ALUMNI DAY: Southside High invites graduates back to discuss college
Published 7:05 pm Wednesday, December 23, 2015
CHOCOWINITY — Southside High School held its third annual Alumni Day last Friday, but it marked the first year the event was school-wide.
Tina Petty, a math teacher at Southside who started Alumni Day, said the idea of bringing back Southside alumni to talk with students came to her about three years ago. That year, she asked a few of her former students to come in and speak to her math classes.
“They don’t believe us,” she said of telling her students about college life. “It’s more real to them when the kids come.”
Alumni Day’s second year saw the event grow to include all of the honors classes at Southside, which eventually led to this year’s school-wide event.

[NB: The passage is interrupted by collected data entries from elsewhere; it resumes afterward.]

## src/verilog/dar_pkg.sv

```systemverilog
package dar_pkg;

   // ****************************************************************
   // Register addresses carried in the command byte
   // ****************************************************************
   localparam logic [3:0] ADDR_COMMAND   = 4'h0;
   localparam logic [3:0] ADDR_STATUS    = 4'h0;
   localparam logic [3:0] ADDR_OPERATING = 4'h1;
   localparam logic [3:0] ADDR_PRIMARY   = 4'h2;
   localparam logic [3:0] ADDR_SECONDARY = 4'h3;
   localparam logic [3:0] ADDR_DECIMATE  = 4'h4;
   localparam logic [3:0] ADDR_EXCITE    = 4'h7;

   // ****************************************************************
   // Command byte layout
   // ****************************************************************
   localparam int CMD_WEN_BIT  = 7;
   localparam int CMD_READ_BIT = 6;

   // ****************************************************************
   // Field positions
   // ****************************************************************
   localparam int OPS_BUF_BIT    = 6;
   localparam int OPS_CHCFG_BIT  = 4;
   localparam int OPS_OSC_STOP_IN_POWERDOWN_BIT  = 3;
   localparam int PRI_LEN_BIT    = 6;
   localparam int PRI_POL_BIT    = 3;
   localparam int SEC_POL_BIT    = 3;

   // ****************************************************************
   // Writable bit masks, fixed zeros read back as zero
   // ****************************************************************
   localparam logic [7:0]  MASK_OPERATING = 8'h5F;
   localparam logic [7:0]  MASK_PRIMARY   = 8'hFF;
   localparam logic [7:0]  MASK_SECONDARY = 8'hF9;
   localparam logic [15:0] MASK_EXCITE    = 16'hDFFF;
   localparam logic [7:0]  MASK_STATUS    = 8'hFD;

   // ****************************************************************
   // Reset values
   // ****************************************************************
   localparam logic [7:0]  RST_STATUS    = 8'h00;
   localparam logic [7:0]  RST_OPERATING = 8'h00;
   localparam logic [7:0]  RST_PRIMARY   = 8'h07;
   localparam logic [7:0]  RST_SECONDARY = 8'h01;
   localparam logic [15:0] RST_EXCITE    = 16'h0000;
   localparam logic [7:0]  RST_DECIMATE  = 8'h45;

   // ****************************************************************
   // Serial framing counts
   // ****************************************************************
   localparam logic [4:0] BITS_BYTE   = 5'h08;
   localparam logic [4:0] BITS_WORD   = 5'h10;
   localparam logic [5:0] ONES_RESET  = 6'h20;

   typedef enum logic [1:0] {
      ST_CMD,
      ST_WRITE,
      ST_READ
   } dar_state_t;

endpackage

```

## src/verilog/dar_regbank.sv

```systemverilog
`timescale 1ns/1ps
module dar_regbank (
   input  wire logic        sys_clk,
   input  wire logic        reset,
   input  wire logic        sclk_pin,
   input  wire logic        din_pin,
   input  wire logic        cs_n_pin,
   output logic             dout,
   output logic             dout_oe,
   input  wire logic        primary_result_ready,
   input  wire logic        secondary_result_ready,
   input  wire logic        calibrating,
   input  wire logic        reference_missing,
   input  wire logic        primary_overrange,
   input  wire logic        secondary_overrange,
   input  wire logic        pll_locked,
   output logic [7:0]       operating_setup,
   output logic [7:0]       primary_channel_setup,
   output logic [7:0]       secondary_channel_setup,
   output logic [15:0]      excitation_port_setup,
   output logic [7:0]       averaging_word,
   output logic             result_length_sel,
   output logic             primary_bipolar,
   output logic             secondary_bipolar,
   output logic             soft_reset_pulse
);
   logic [2:0]             pins_s;
   logic                   sclk_s;
   logic                   din_s;
   logic                   cs_n_s;
   logic                   sclk_prev_q;
   logic                   rise;
   logic                   fall;
   dar_pkg::dar_state_t    state_q;
   logic [4:0]             bit_cnt_q;
   logic [15:0]            shift_in_q;
   logic [15:0]            rd_sh_q;
   logic [3:0]             addr_q;
   logic [5:0]             ones_q;
   logic                   ones_hit;
   logic [7:0]             status_q;
   logic [7:0]             cmd_byte;
   logic [15:0]            wr_word;
   logic                   last_bit;

   // ****************************************************************
   // Helpers
   // ****************************************************************
   function automatic logic [4:0] dar_len(input logic [3:0] a);
      dar_len = (a == dar_pkg::ADDR_EXCITE) ? dar_pkg::BITS_WORD
                                           : dar_pkg::BITS_BYTE;
   endfunction

   // Bytes sit in the upper half so the shift-out is MSB first
   function automatic logic [15:0] dar_read_val(input logic [3:0] a,
                                                input logic [7:0] st);
      case (a)
         dar_pkg::ADDR_STATUS:    dar_read_val = {st, 8'h00};
         dar_pkg::ADDR_OPERATING: dar_read_val = {operating_setup, 8'h00};
         dar_pkg::ADDR_PRIMARY:   dar_read_val =
                                     {primary_channel_setup, 8'h00};
         dar_pkg::ADDR_SECONDARY: dar_read_val =
                                     {secondary_channel_setup, 8'h00};
         dar_pkg::ADDR_DECIMATE:  dar_read_val = {averaging_word, 8'h00};
         dar_pkg::ADDR_EXCITE:    dar_read_val = excitation_port_setup;
         default:                 dar_read_val = 16'h0000;
      endcase
   endfunction

   // ****************************************************************
   // Pin capture
   // ****************************************************************
   // Clock and select enter inverted: a cleared stage reads as idle,
   // so leaving reset shows no false edge and no select
   dar_pin_sync #(
      .WIDTH      (3)
   ) u_sync (
      .sys_clk    (sys_clk),
      .reset      (reset),
      .pin_in     ({~sclk_pin, din_pin, ~cs_n_pin}),
      .pin_stable (pins_s)
   );

   assign sclk_s   = ~pins_s[2];
   assign din_s    = pins_s[1];
   assign cs_n_s   = ~pins_s[0];
   assign rise     = sclk_s & ~sclk_prev_q & ~cs_n_s;
   assign fall     = ~sclk_s & sclk_prev_q & ~cs_n_s;
   assign cmd_byte = {shift_in_q[6:0], din_s};
   assign wr_word  = {shift_in_q[14:0], din_s};
   assign last_bit = (bit_cnt_q == 5'(dar_len(addr_q) - 5'h01));
   assign ones_hit = rise & din_s &
                     (ones_q == 6'(dar_pkg::ONES_RESET - 6'h01));

   always_ff @(posedge sys_clk or posedge reset) begin
      if (reset) begin
         sclk_prev_q <= 1'b1;
      end else begin
         sclk_prev_q <= sclk_s;
      end
   end

   // ****************************************************************
   // Line reset by a run of ones
   // ****************************************************************
   always_ff @(posedge sys_clk or posedge reset) begin
      if (reset) begin
         ones_q           <= 6'h00;
         soft_reset_pulse <= 1'b0;
      end else begin
         soft_reset_pulse <= ones_hit;
         if (ones_hit) begin
            ones_q <= 6'h00;
         end else if (rise) begin
            ones_q <= din_s ? ones_q + 6'h01 : 6'h00;
         end
      end
   end

   // ****************************************************************
   // Status capture, live flags sampled every cycle
   // ****************************************************************
   always_ff @(posedge sys_clk or posedge reset) begin
      if (reset) begin
         status_q <= dar_pkg::RST_STATUS;
      end else begin
         status_q <= {primary_result_ready, secondary_result_ready,
                      calibrating, reference_missing,
                      primary_overrange, secondary_overrange,
                      1'b0, pll_locked} & dar_pkg::MASK_STATUS;
      end
   end

   // ****************************************************************
   // Interface sequencer
   // ****************************************************************
   always_ff @(posedge sys_clk or posedge reset) begin
      if (reset) begin
         state_q    <= dar_pkg::ST_CMD;
         bit_cnt_q  <= 5'h00;
         shift_in_q <= 16'h0000;
         addr_q     <= dar_pkg::ADDR_COMMAND;
      end else if (ones_hit) begin
         state_q    <= dar_pkg::ST_CMD;
         bit_cnt_q  <= 5'h00;
         addr_q     <= dar_pkg::ADDR_COMMAND;
      end else if (cs_n_s) begin
         // Deselect drops a partial frame but keeps the pending access
         bit_cnt_q  <= 5'h00;
      end else if (rise) begin
         shift_in_q <= wr_word;
         bit_cnt_q  <= bit_cnt_q + 5'h01;
         case (state_q)
            dar_pkg::ST_CMD: begin
               if (bit_cnt_q == 5'(dar_pkg::BITS_BYTE - 5'h01)) begin
                  bit_cnt_q <= 5'h00;
                  // A set write-enable bit means the byte is not a command
                  if (!cmd_byte[dar_pkg::CMD_WEN_BIT]) begin
                     addr_q  <= cmd_byte[3:0];
                     state_q <= cmd_byte[dar_pkg::CMD_READ_BIT]
                                ? dar_pkg::ST_READ
                                : dar_pkg::ST_WRITE;
                  end
               end
            end
            dar_pkg::ST_WRITE, dar_pkg::ST_READ: begin
               if (last_bit) begin
                  bit_cnt_q <= 5'h00;
                  state_q   <= dar_pkg::ST_CMD;
               end
            end
            default: begin
               state_q <= dar_pkg::ST_CMD;
            end
         endcase
      end
   end

   // ****************************************************************
   // Read data path, launched on falling serial clock
   // ****************************************************************
   always_ff @(posedge sys_clk or posedge reset) begin
      if (reset) begin
         rd_sh_q <= 16'h0000;
         dout    <= 1'b0;
         dout_oe <= 1'b0;
      end else begin
         dout_oe <= ~cs_n_s;
         if (rise && state_q == dar_pkg::ST_CMD &&
             bit_cnt_q == 5'(dar_pkg::BITS_BYTE - 5'h01) &&
             !cmd_byte[dar_pkg::CMD_WEN_BIT] &&
             cmd_byte[dar_pkg::CMD_READ_BIT]) begin
            rd_sh_q <= dar_read_val(cmd_byte[3:0], status_q);
         end else if (fall && state_q == dar_pkg::ST_READ) begin
            dout    <= rd_sh_q[15];
            rd_sh_q <= {rd_sh_q[14:0], 1'b0};
         end
      end
   end

   // ****************************************************************
   // Configuration registers
   // ****************************************************************
   always_ff @(posedge sys_clk or posedge reset) begin
      if (reset) begin
         operating_setup         <= dar_pkg::RST_OPERATING;
         primary_channel_setup   <= dar_pkg::RST_PRIMARY;
         secondary_channel_setup <= dar_pkg::RST_SECONDARY;
         excitation_port_setup   <= dar_pkg::RST_EXCITE;
         averaging_word          <= dar_pkg::RST_DECIMATE;
      end else if (ones_hit) begin
         operating_setup         <= dar_pkg::RST_OPERATING;
         primary_channel_setup   <= dar_pkg::RST_PRIMARY;
         secondary_channel_setup <= dar_pkg::RST_SECONDARY;
         excitation_port_setup   <= dar_pkg::RST_EXCITE;
         averaging_word          <= dar_pkg::RST_DECIMATE;
      end else if (rise && state_q == dar_pkg::ST_WRITE && last_bit &&
                   !cs_n_s) begin
         case (addr_q)
            dar_pkg::ADDR_OPERATING:
               operating_setup <= wr_word[7:0] &
                                  dar_pkg::MASK_OPERATING;
            dar_pkg::ADDR_PRIMARY:
               primary_channel_setup <= wr_word[7:0];
            dar_pkg::ADDR_SECONDARY:
               secondary_channel_setup <= wr_word[7:0] &
                                          dar_pkg::MASK_SECONDARY;
            dar_pkg::ADDR_EXCITE:
               excitation_port_setup <= wr_word &
                                        dar_pkg::MASK_EXCITE;
            // No range clamp: out-of-range words are the host's fault
            dar_pkg::ADDR_DECIMATE:
               averaging_word <= wr_word[7:0];
            default: begin
            end
         endcase
      end
   end

   // ****************************************************************
   // Decoded controls, one rate word serves both converters
   // ****************************************************************
   always_ff @(posedge sys_clk or posedge reset) begin
      if (reset) begin
         result_length_sel <= 1'b0;
         primary_bipolar   <= 1'b0;
         secondary_bipolar <= 1'b0;
      end else begin
         result_length_sel <=
            primary_channel_setup[dar_pkg::PRI_LEN_BIT];
         primary_bipolar   <=
            ~primary_channel_setup[dar_pkg::PRI_POL_BIT];
         secondary_bipolar <=
            ~secondary_channel_setup[dar_pkg::SEC_POL_BIT];
      end
   end
endmodule

```

## src/verilog/dar_pin_sync.sv

```systemverilog
`timescale 1ns/1ps
module dar_pin_sync #(
   parameter int WIDTH = 1
) (
   input  wire logic             sys_clk,
   input  wire logic             reset,
   input  wire logic [WIDTH-1:0] pin_in,
   output logic      [WIDTH-1:0] pin_stable
);
   logic [WIDTH-1:0] s1_q;
   logic [WIDTH-1:0] s2_q;
   logic [WIDTH-1:0] s3_q;

   // ****************************************************************
   // Three stages, change taken when last two agree
   // ****************************************************************
   always_ff @(posedge sys_clk or posedge reset) begin
      if (reset) begin
         s1_q       <= '0;
         s2_q       <= '0;
         s3_q       <= '0;
         pin_stable <= '0;
      end else begin
         s1_q <= pin_in;
         s2_q <= s1_q;
         s3_q <= s2_q;
         for (int i = 0; i < WIDTH; i++) begin
            if (s2_q[i] == s3_q[i]) begin
               pin_stable[i] <= s3_q[i];
            end
         end
      end
   end
endmodule

```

To make Friday’s Alumni Day happen, Petty said she reached out to former students via Facebook and asked her students to contact their friends, as well. She said about 26 alumni, ranging from four-year university students to community college attendees to military members, signed on to participate.
“This year we’ve done the entire school,” Petty said. “I saw how successful it was with my kids and how much they learned.”
Petty created 14 groups made up of two homerooms each, grouped based on grade level, and assigned four alumni to visit them. Providing a question-and-answer sheet to each alumnus helped prepare, the college students then visited each group in pairs, switching rooms to accommodate the next pair of alumni, she said.
Petty said she did her best to pair alumni attending four-year colleges with those attending community colleges in an effort to show the Southside students what options they may have after graduation.
“I had all alumni fill out a sheet. … I’m going to put together a Google doc and I’m going to share it with every student,” she said.
Marlin Edwards, 20, a junior at Pitt Community College, said this was her second year coming back for Alumni Day.
She said she still has a younger sister at Southside, so she thinks it’s important for those students to hear what college is like.
“They might listen to what we say,” Edwards said.
Phil Smith, 18, a freshman at the University of North Carolina at Greensboro, said he used the question-and-answer sheet to start conversations with the high school students.
Despite a few awkward questions being asked by the students, he said Alumni Day went well overall.
Petty said she wants to continue Alumni Day as a school-wide event from now on, and she hopes to add more community college attendees to the mix next year.
“We’re about as big as we can get,” she said. “It really does wake them up to what college is about.”